Fiscalité : De nombreux accords conclus et la promesse faite dans l’accord de gouvernement de ne pas taxer encore plus lourdement les entreprises sont à nouveau mis sous pression. Nous avons dépassé le stade où des impôts supplémentaires rapportent des recettes supplémentaires. Au contraire. Dans un pays aussi lourdement taxé que le nôtre, toute augmentation d’impôt aujourd’hui fait exponentiellement plus de mal que de bien. Les impôts supplémentaires sont aujourd’hui le plus grand ennemi des recettes fiscales supplémentaires.
Marché du travail : La flexibilisation promise (heures supplémentaires volontaires, assouplissement des régimes de travail de soirée et de nuit, généralisation des flexi-jobs à tous les secteurs, etc.) est sous pression, malgré un accord de gouvernement qui apporte les bonnes réponses à ces réformes indispensables.

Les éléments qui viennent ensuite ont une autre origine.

### src/rtl/uart_sender.sv
`default_nettype none
// ============================================================================
// Module   : uart_sender
// Purpose  : UART 8N1 serial transmitter. Accepts one byte on a start pulse,
//            sends start bit, 8 data bits LSB first, and stop bit, holding
//            busy high for the whole frame.
// Revision : 1.0 - initial release
// ============================================================================
module uart_sender #(
  parameter int CLK_FREQ = 50_000_000,
  parameter int BAUD     = 115200
) (
  input  logic       clock,
  input  logic       reset_n,
  input  logic       start,
  input  logic [7:0] data,
  output logic       busy,
  output logic       out
);

  localparam int CLKS_PER_BIT = CLK_FREQ / BAUD;
  localparam int c_CNT_W      = (CLKS_PER_BIT > 1) ? $clog2(CLKS_PER_BIT) : 1;
  localparam logic [c_CNT_W-1:0] c_CNT_LAST = c_CNT_W'(CLKS_PER_BIT - 1);
  localparam logic [c_CNT_W-1:0] c_CNT_ONE  = c_CNT_W'(1);

  typedef enum logic [1:0] {
    IDLE  = 2'd0,
    START = 2'd1,
    DATA  = 2'd2,
    STOP  = 2'd3
  } state_t;

  state_t             r_state;
  logic [c_CNT_W-1:0] r_baud_cnt;
  logic [2:0]         r_bit_idx;
  logic [7:0]         r_shift;

  // Single frame sequencer; busy and out are registered so the TX line never glitches.
  always_ff @(posedge clock or negedge reset_n) begin
    if (!reset_n) begin
      r_state    <= IDLE;
      r_baud_cnt <= '0;
      r_bit_idx  <= '0;
      r_shift    <= '0;
      busy       <= 1'b0;
      out        <= 1'b1;
    end else begin
      case (r_state)
        IDLE: begin
          busy       <= 1'b0;
          out        <= 1'b1;
          r_baud_cnt <= '0;
          if (start) begin
            // Byte is captured here; later changes on data do not affect the frame.
            r_shift <= data;
            busy    <= 1'b1;
            out     <= 1'b0;
            r_state <= START;
          end
        end

        START: begin
          if (r_baud_cnt == c_CNT_LAST) begin
            r_baud_cnt <= '0;
            r_bit_idx  <= '0;
            out        <= r_shift[0];
            r_state    <= DATA;
          end else begin
            r_baud_cnt <= r_baud_cnt + c_CNT_ONE;
          end
        end

        DATA: begin
          if (r_baud_cnt == c_CNT_LAST) begin
            r_baud_cnt <= '0;
            if (r_bit_idx == 3'd7) begin
              out     <= 1'b1;
              r_state <= STOP;
            end else begin
              // Next bit is shift[1] now, which becomes shift[0] after the shift.
              r_bit_idx <= r_bit_idx + 3'd1;
              r_shift   <= {1'b0, r_shift[7:1]};
              out       <= r_shift[1];
            end
          end else begin
            r_baud_cnt <= r_baud_cnt + c_CNT_ONE;
          end
        end

        STOP: begin
          if (r_baud_cnt == c_CNT_LAST) begin
            // Returning to IDLE guarantees one idle-high clock before the next frame.
            r_baud_cnt <= '0;
            busy       <= 1'b0;
            r_state    <= IDLE;
          end else begin
            r_baud_cnt <= r_baud_cnt + c_CNT_ONE;
          end
        end

        default: begin
          r_state <= IDLE;
          busy    <= 1'b0;
          out     <= 1'b1;
        end
      endcase
    end
  end

endmodule
`default_nettype wire

### config.mk
export PLATFORM = sky130hd
export DESIGN_NAME = uart_sender
export DESIGN_NICKNAME = d
export VERILOG_FILES = /design/src/rtl/uart_sender.sv
export SDC_FILE = /design/constraint.sdc
export NUM_CORES = 1
export LEC_CHECK = 0
export ABC_AREA = 1
export CAP_MARGIN = 5
export CELL_PAD_IN_SITES_DETAIL_PLACEMENT = 0
export CELL_PAD_IN_SITES_GLOBAL_PLACEMENT = 1
export CORE_UTILIZATION = 46
export DETAILED_ROUTE_END_ITERATION = 6
export GPL_ROUTABILITY_DRIVEN = 0
export GPL_TIMING_DRIVEN = 0
export PLACE_DENSITY_LB_ADDON = 0.1
export REMOVE_ABC_BUFFERS = 1
export SLEW_MARGIN = 20
export SYNTH_ARGS = -nofsm -noshare
export SYNTH_HDL_FRONTEND = slang
export SYNTH_SLANG_ARGS = --single-unit
### constraint.sdc
create_clock -name clock -period 3.8 [get_ports clock]
set_input_delay 0.76 -clock clock [delete_from_list [all_inputs] [get_ports clock]]
set_output_delay 0.76 -clock clock [all_outputs]
set_load 0.01 [all_outputs]
==> results.toml <==
[sta]
setup_viol = 0
fin_crit_ns = 2.15
slew_headroom = 0.601
rsz0062_at_grt = "no"
period_share = 0.566
drv_slew = 0
clock_skew_ns = 0.000872
hold_violations = 0
fin_setup_tns_ns = 0
fmax_mhz = 465
tightest_slew_ns = 0.598

[power_and_ir_drop]
powerDensity_nw_per_um2 = 735
p_leak_nw = 0.720
finalPower_w = 0.00110
vdd_drop_max_v = 0.000413

[layout]
final-seq-area_um2 = 602
area_growth_pct = 13.1
postLayoutCoreUtil = 0.546
diodes = 0
drive_above_1_share = 0.139
nets = 178
fillCellCount = 273
final_area_um2 = 1490
multi_input_area_um2 = 634

[synthesis]
synth_xor_xnor_area_share = 0.0133
synth_compound_area_frac = 0.108
synth_top_area_share = 0.436
yosysWarnings = 0
synth_area_per_cell_um2 = 9.09
ys_seq_elements = 24
synth_top_family_by_area = "simple AND/OR/NAND/NOR gates"
synthAdderAreaFrac = 0.0759
yosysMostFrequentCell = "nand2_1"
syn_inst = 145
synth.distinct_cells = 27
synth_area_um2 = 1320
synthMuxAreaShare = 0.0531
postSynth.asyncResetShare = 1.00
synth-simple-area-share = 0.231
synth.largest_area_cell = "dfrtp_1"
yosys-top-cells-area = "dfrtp_1 44%, nand2_1 8.5%, ha_1 7.6%"
yosys-top-cells-count = "30 x nand2_1, 23 x dfrtp_1, 14 x nor2_1, 12 x inv_1, 8 x ha_1"
ys.flop_type = "dfrtp_1"
synth_edf_count = 0
ys_seq_area_frac = 0.456

[placement]
place_area_um2 = 1440
dpl.hpwl_um = 1760
portBuffers = 12

[cts]
clockBufferDepth = 2
clk_latency_ns = 0.31
numClockSinks = 24
tritoncts = "built"
ctsHoldBuffers = 0
cts_resized = 0
post_cts_buffers = 0
cts_made_buffers = 3
cts_root_buffer = "clkbuf_4"
clk_pin_slew_worst_paths_ns = 0.13
htree_levels = 1

[floorplanning]
ioPinCount = 13
rows = 19
initial_core_util = 0.482
die-area_um2 = 3090
core_area_um2 = 2730
die_x_um = 55.5
die_h_um = 55.5

[grt]
overflow = 0
grt_max_degree = 25
grt_antenna_before_repair = 0
grt_pass1_wl_um = 4110
track_usage = 0.166
grt_pass1_vias = 974

[job]
drv_cap = 0

[status]
status = "completed"

[detailed_routing]
wire_per_inst_um = 12.3
routed_wirelength_um = 2320
drtIter0Drc = 6
vias = 971
via_per_inst = 5.14
first_pass_iters = 4
ant_nets = 0
drc = 0

[worst_setup_path]
path_delay_family = "flip-flops"
startpoint_type = "register"
critPathMaxFanout = 2
r2r_slack_ns = 1.72
path_class = "register to output port"
slowest_delay_ns = 0.55
critPathSlowestCell = "dfstp_2"
cp-end-kind = "output port"
crit_chain = "clkdlybuf4s50_1"
worstPathArrival_ns = 1.39
required_ns = 3.04
path_buf_inv = 1

[hold_path]
hp-class = "input pin to async pin"
worst paths after layout:
path / startpoint / end / cells past startpoint
hold / removal: reset_n / r_shift[5] / 1
setup / recovery: out / out / 1
setup reg to reg: r_state[0] / r_shift[2] / 7
hold reg to reg: out / out / 2
min in group clock: out / out / 2
max in group asynchronous: reset_n / out / 1
flip-flops by register name (all words and copies together), names as in the netlist:
name	count
r_shift	8
out	1
busy	1
r_bit_idx	3
r_state	2
r_baud_cnt	9
power by group:
| part | leakage (nW) | internal [W] | switching (W) |
|---|---|---|---|
| logic | 0.382 | 0.000211 | 0.000303 |
| clock network | 0.0279 | 0.000107 | 0.0000778 |
| registers | 0.310 | 0.000342 | 0.0000560 |
| total | 0.720 | 0.000659 | 0.000437 |
cell type report:
| class | instances | area share |
|---|---|---|
| multi-input cells | 105 | 0.425 |
| well taps | 31 | 0.0260 |
| inverters | 13 | 0.0327 |
| clock inverters | 1 | 0.0201 |
| clock buffers | 3 | 0.0151 |
| repair buffers | 12 | 0.0772 |
| flip-flops and latches | 24 | 0.404 |
through the flow:
step                std cells  setup slack [ns]  hold slack [ns]
floorplan                 142              2.04            0.442
global placement          185              1.64            0.458
detailed placement        185              1.62            0.457
CTS                       189              1.63            0.480
global route              189              1.52            0.443
finish                    189              1.65            0.404
placed cells by master, fill, tap and decap left out, drive strengths merged:
cell type	synthesis	layout
a21boi	1	1
a21oi	4	4
a31oi	1	1
buf	3	1
bufinv	0	1
clkbuf	0	3
clkdlybuf4s50	0	11
dfrtp	23	23
dfstp	1	1
ha	8	8
inv	13	13
mux2i	7	7
nand2	34	34
nand3	6	6
nand4	4	4
nor2	15	15
nor3	4	4
nor3b	2	2
o211ai	1	1
o21a	1	1
o21ai	12	12
o31ai	1	1
or2	2	2
xnor2	1	1
xor2	1	1
per-layer routing:
layer / global-route usage / part of all wire
met1: 0.203 / 0.48
met2: 0.299 / 0.49
met3: 0.0234 / 0.018
met4: 0.0536 / 0.0082
met5: 0 / 0
cells by family after synthesis:
| kind of cell | count (synthesis) |
|---|---|
| AO/OA/AOI/OAI | 21 |
| multiplexers | 7 |
| AND/OR/NAND/NOR | 67 |
| adder cells (fa/ha/maj) | 8 |
| XOR/XNOR | 2 |
| buffers and inverters | 16 |
| flip-flops | 24 |
No activity file was read; power rests on OpenSTA's default activity.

Alors que les entreprises de nos pays voisins peuvent opérer dans un cadre réglementaire plus flexible depuis des années, ce qui leur confère un avantage concurrentiel, la Belgique reste désespérément à la traîne. Pourquoi est-il si difficile de faire en Belgique ce qui est la chose la plus normale du monde dans le reste de l’Europe ?
Maintenir le train des réformes sur les rails
« Nous nous demandons vraiment si les mesures promises ne vont pas bientôt sortir tronquées de la concertation et prendre la forme d’impôts déguisés », s’alarme Pieter Timmermans. « Les entreprises ne sont pas un fonds d’urgence dans lequel on peut continuer à puiser impunément parce que l’ambition pour intervenir structurellement et maintenir le train des réformes sur les rails fait défaut. Nous appelons le gouvernement à garder son cap initial. Seules des réformes structurelles ambitieuses qui restaurent notre compétitivité pourront assurer à nouveau une croissance et un emploi durables.»
La demande de la FEB est très simple et dès lors très claire :
1. N’imposez pas de nouvelles taxes aux entreprises, ce qui aurait pour effet d’éroder plus avant l’assiette fiscale au lieu de la renforcer
2. Maintenez les engagements pris dans l’accord de gouvernement en matière de flexibilité et de marché du travail ; et faites ce qui est le plus normal du monde dans le reste de l’Europe
3. En ce qui concerne les malades de longue durée, attaquez vous aux utilisations abusives, puis responsabilisez simultanément et équitablement toutes les parties prenantes concernées.